Collected data
------------------------------------------------------------------------
`config.mk`:
```
export PLATFORM = sky130hd
export DESIGN_NAME = multicycle_controller
export DESIGN_NICKNAME = d
export VERILOG_FILES = /design/src/rtl/multicycle_controller.sv
export SDC_FILE = /design/constraint.sdc
export NUM_CORES = 1
export LEC_CHECK = 0
export ABC_CLOCK_PERIOD_IN_PS = 3100
export BUFFER_PORTS_ARGS = -buffer_cell sky130_fd_sc_hd__clkbuf_2
export CAP_MARGIN = 30
export CORE_MARGIN = 2
export CORE_UTILIZATION = 40
export CTS_BUF_LIST = sky130_fd_sc_hd__clkbuf_16
export CTS_CLUSTER_DIAMETER = 80
export DETAILED_ROUTE_END_ITERATION = 16
export PLACE_DENSITY = 0.76
export SLEW_MARGIN = 40
export SYNTH_ARGS = -nofsm -noshare
export SYNTH_HDL_FRONTEND = slang
export SYNTH_SLANG_ARGS = --single-unit
```
`constraint.sdc`:
```
create_clock -name clk -period 3.1 [get_ports clk]
set_input_delay 0.775 -clock clk [delete_from_list [all_inputs] [get_ports clk]]
set_output_delay 0.775 -clock clk [all_outputs]
set_load 0.02 [all_outputs]
```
------------------------------------------------------------------------
Return every line from the entries that holds the string "constraint".

export SDC_FILE = /design/constraint.sdc
`constraint.sdc`:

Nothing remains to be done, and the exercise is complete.